Hoe moeijelijk het is, al de vertrekken van een groot gebouw zoo in te rigten en te verdeelen, dat elk derzelve volkomen aan zijne bestemming beantwoordt, zal wel iedereen, welke met de uitvoering der gebouwen belast is, dikwijls ondervonden hebben. Niettegenstaande alle ervarenheid, welke men bezit en de moeite, welke men zich geeft, is het niet zelden onmogelijk sommige localiteiten de voor hare bestemming noodige inrigting te verschaffen, zonder andere belangrijke vertrekken te benadeelen of op te offeren. Zoo zijn in eene spijskamer (ter bewaring van levensmiddelen), eene lage temperatuur, en zoo mogelijk ook licht, hoofdbehoeften; hoe zullen wij haar die verschaffen, wanneer de doelmatigste verdeeling der overige vertrekken, het niet toelaat, eene andere plaats te vinden, dan die, waar het haar bestendig aan licht ontbreekt? — Bij het ontwerp van het Seitzerhof-gebouw kwam ik in deze moeijelijkheid; doch door de navolgende verordening, welke in het vervolg zeer doelmatig is bevonden, hebben wij deze zwarigheid trachten te overwinnen.
In de, de spijskamer omsluitende, dikste muren liet ik regthoekige, 12 dm. (0,316 Ned. el) lange en 6 dm (0,158 Ned. el) breede, pijpne uit- [ 14 ]sparen, welke even als schoorsteenpijpen tot boven het dak zijn opgetrokken en ook gelijk deze ter zijde geopend, om het invallen van den regen te verhinderen en de pijp droog te houden. Onmiddelijk onder de bedekking of het plafond der spijskamer is eene opening van ongeveer 6 dm. (0,158 Ned. el) vierkant aangebragt, welke met de luchtpijp in verbinding staat, zoodat de buitenlucht met die der spijskamer gemeenschap heeft. Door middel van eene even groote opening, even boven de vloer aangebragt, bestaat er circulatie tusschen de lucht der keuken en de spijskamer [1].
In de keuken heerscht gewoonlijk eene hoogere temperatuur, en is ten gevolge daarvan het evenwigt met de dampkringslucht verbroken, welke dit evenwigt zoekt te herstellen, en door alle openingen dringt, welke daartoe leiden.

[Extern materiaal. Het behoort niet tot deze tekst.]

==> config.mk <==
export PLATFORM = sky130hd
export DESIGN_NAME = dmem_arbiter
export DESIGN_NICKNAME = d
export VERILOG_FILES = /design/src/rtl/dmem_arbiter.sv
export SDC_FILE = /design/constraint.sdc
export NUM_CORES = 1
export LEC_CHECK = 0
export CORE_MARGIN = 3
export CORE_UTILIZATION = 26
export DETAILED_ROUTE_END_ITERATION = 10
export PLACE_DENSITY = 0.86
export SETUP_SLACK_MARGIN = 0.02
export SKIP_LAST_GASP = 1
export SLEW_MARGIN = 5
export SYNTH_ARGS = -nofsm -noshare
export SYNTH_HDL_FRONTEND = slang
export SYNTH_SLANG_ARGS = --single-unit
export TNS_END_PERCENT = 100
==> constraint.sdc <==
create_clock -name clk_i -period 5.3 [get_ports clk_i]
set_input_delay 1.06 -clock clk_i [delete_from_list [all_inputs] [get_ports clk_i]]
set_output_delay 1.06 -clock clk_i [all_outputs]
set_load 0.005 [all_outputs]
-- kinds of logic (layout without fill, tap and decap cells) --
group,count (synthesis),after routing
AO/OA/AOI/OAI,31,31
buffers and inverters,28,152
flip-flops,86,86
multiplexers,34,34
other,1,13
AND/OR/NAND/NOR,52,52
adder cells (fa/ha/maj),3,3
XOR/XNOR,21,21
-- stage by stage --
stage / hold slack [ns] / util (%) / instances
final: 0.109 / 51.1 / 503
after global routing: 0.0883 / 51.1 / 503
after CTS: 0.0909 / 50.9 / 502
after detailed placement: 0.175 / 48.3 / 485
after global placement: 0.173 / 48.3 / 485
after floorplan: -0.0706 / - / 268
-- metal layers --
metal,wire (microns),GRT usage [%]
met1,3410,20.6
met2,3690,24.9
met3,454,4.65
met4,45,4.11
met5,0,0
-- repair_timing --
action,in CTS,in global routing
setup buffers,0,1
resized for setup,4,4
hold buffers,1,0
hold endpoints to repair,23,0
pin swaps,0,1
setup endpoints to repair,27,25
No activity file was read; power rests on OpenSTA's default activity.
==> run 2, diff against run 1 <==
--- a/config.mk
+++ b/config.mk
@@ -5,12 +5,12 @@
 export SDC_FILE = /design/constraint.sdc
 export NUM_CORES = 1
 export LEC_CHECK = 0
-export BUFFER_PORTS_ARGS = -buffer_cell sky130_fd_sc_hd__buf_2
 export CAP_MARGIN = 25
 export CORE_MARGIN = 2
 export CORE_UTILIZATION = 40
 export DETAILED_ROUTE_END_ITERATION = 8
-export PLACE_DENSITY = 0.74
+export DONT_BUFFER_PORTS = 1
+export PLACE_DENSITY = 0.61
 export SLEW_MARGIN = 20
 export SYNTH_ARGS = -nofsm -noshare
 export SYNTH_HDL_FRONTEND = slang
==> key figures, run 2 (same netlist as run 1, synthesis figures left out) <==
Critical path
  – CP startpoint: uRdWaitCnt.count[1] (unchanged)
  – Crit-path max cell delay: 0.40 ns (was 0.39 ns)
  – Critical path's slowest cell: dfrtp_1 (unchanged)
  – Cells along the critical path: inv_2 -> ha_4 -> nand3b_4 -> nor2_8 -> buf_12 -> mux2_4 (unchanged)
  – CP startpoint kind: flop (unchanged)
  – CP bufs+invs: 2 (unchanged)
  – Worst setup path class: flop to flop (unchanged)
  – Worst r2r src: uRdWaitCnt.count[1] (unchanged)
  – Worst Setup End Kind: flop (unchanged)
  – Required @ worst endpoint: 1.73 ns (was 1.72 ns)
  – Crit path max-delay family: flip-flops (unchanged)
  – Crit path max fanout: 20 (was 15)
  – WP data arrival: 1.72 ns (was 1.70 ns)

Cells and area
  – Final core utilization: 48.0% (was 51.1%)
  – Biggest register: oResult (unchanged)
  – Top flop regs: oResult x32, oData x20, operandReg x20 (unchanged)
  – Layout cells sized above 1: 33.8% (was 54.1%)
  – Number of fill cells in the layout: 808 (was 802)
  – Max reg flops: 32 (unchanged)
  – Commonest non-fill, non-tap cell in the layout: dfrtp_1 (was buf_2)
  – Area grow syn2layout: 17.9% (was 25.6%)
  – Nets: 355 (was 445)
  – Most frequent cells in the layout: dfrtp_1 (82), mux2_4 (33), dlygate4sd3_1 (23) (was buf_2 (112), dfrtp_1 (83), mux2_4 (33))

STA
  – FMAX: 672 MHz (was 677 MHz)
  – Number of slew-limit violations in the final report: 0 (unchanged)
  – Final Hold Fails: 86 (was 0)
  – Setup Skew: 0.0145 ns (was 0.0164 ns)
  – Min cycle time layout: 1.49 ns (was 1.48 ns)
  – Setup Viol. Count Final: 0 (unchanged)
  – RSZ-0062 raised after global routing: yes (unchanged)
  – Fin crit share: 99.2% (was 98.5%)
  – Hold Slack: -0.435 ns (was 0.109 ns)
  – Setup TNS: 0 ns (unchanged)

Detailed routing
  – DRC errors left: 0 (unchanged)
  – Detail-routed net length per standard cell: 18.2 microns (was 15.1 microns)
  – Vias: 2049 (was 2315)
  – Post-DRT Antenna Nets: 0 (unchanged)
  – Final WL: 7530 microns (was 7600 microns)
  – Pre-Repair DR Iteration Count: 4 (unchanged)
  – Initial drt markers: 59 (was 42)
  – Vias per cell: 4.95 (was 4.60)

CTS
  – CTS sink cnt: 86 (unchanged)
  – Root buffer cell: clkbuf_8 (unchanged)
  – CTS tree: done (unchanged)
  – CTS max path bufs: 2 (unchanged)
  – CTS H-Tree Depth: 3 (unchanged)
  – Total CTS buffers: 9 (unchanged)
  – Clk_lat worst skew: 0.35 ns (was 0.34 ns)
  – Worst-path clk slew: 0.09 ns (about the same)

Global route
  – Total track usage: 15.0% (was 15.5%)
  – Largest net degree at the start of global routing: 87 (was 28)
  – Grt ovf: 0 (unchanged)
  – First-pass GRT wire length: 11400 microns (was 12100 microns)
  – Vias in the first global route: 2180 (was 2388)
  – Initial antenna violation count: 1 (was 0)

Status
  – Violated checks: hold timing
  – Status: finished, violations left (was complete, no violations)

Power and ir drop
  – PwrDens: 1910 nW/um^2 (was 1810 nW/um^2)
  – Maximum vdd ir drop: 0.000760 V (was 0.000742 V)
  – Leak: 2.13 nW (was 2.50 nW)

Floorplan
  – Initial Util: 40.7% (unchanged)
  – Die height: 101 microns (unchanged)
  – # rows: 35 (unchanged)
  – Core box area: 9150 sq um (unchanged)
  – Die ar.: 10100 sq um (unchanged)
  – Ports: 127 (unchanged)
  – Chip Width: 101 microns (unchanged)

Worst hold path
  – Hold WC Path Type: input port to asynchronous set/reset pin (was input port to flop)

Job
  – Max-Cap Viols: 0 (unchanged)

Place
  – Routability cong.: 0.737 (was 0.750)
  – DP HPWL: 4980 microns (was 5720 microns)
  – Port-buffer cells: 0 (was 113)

De aandrang der buitenlucht is zoo sterk, dat het verbindingskanaal tusschen de keuken en spijskamer onnoodig is, wanneer die vertrekken door eene deur onmiddelijke gemeenschap met elkander hebben.
Is de kelder van een gebouw droog en luchtig, dan kan men de pijp, door welke de buitenlucht tot de spijskamer gevoerd wordt, ook tot de kelder voortzetten. In het warme jaargetijde, wanneer de trekking der dampkringslucht niet toereikend is, om aan de bewaard wordende levensmiddelen de noodige koelte te verschaffen, wordt hierdoor een tweede luchtstroom aangebragt, welke in dat gebrek der dampkringslucht voorziet. Het is echter raadzaam, de pijp zoo in te rigten, dat men dezelve in den winter, wanneer de kelders gewoonlijk warm zijn, kan afsluiten.
Verkrijgt men door deze zoo goedkoope als gemakkelijk daar te stellen inrigting reeds het groote voordeel, de levensmiddelen, zelfs die, welke dikwijls zeer spoedig aan bederf onderhevig en alsdan der gezondheid nadeelig kunnen zijn, langen tijd onbedorven te bewaren, zoo levert deze inrigting nog in andere opzigten voordeelen op, welke derzelver daarstelling ten hoogste aanbevelen. De ondervinding, namelijk, heeft mij geleerd, dat, in keukens, welke met de spijskamer en door bovengenoemde inrigting met de dampkringslucht in verbinding staan, het vuur veel beter brandt en dat ook de rook veel sneller weggevoerd wordt. De oorzaak daarvan ligt in den aard der zaak en het zal overbodig zijn, zulks verder aan te toonen [2] [ 15 ]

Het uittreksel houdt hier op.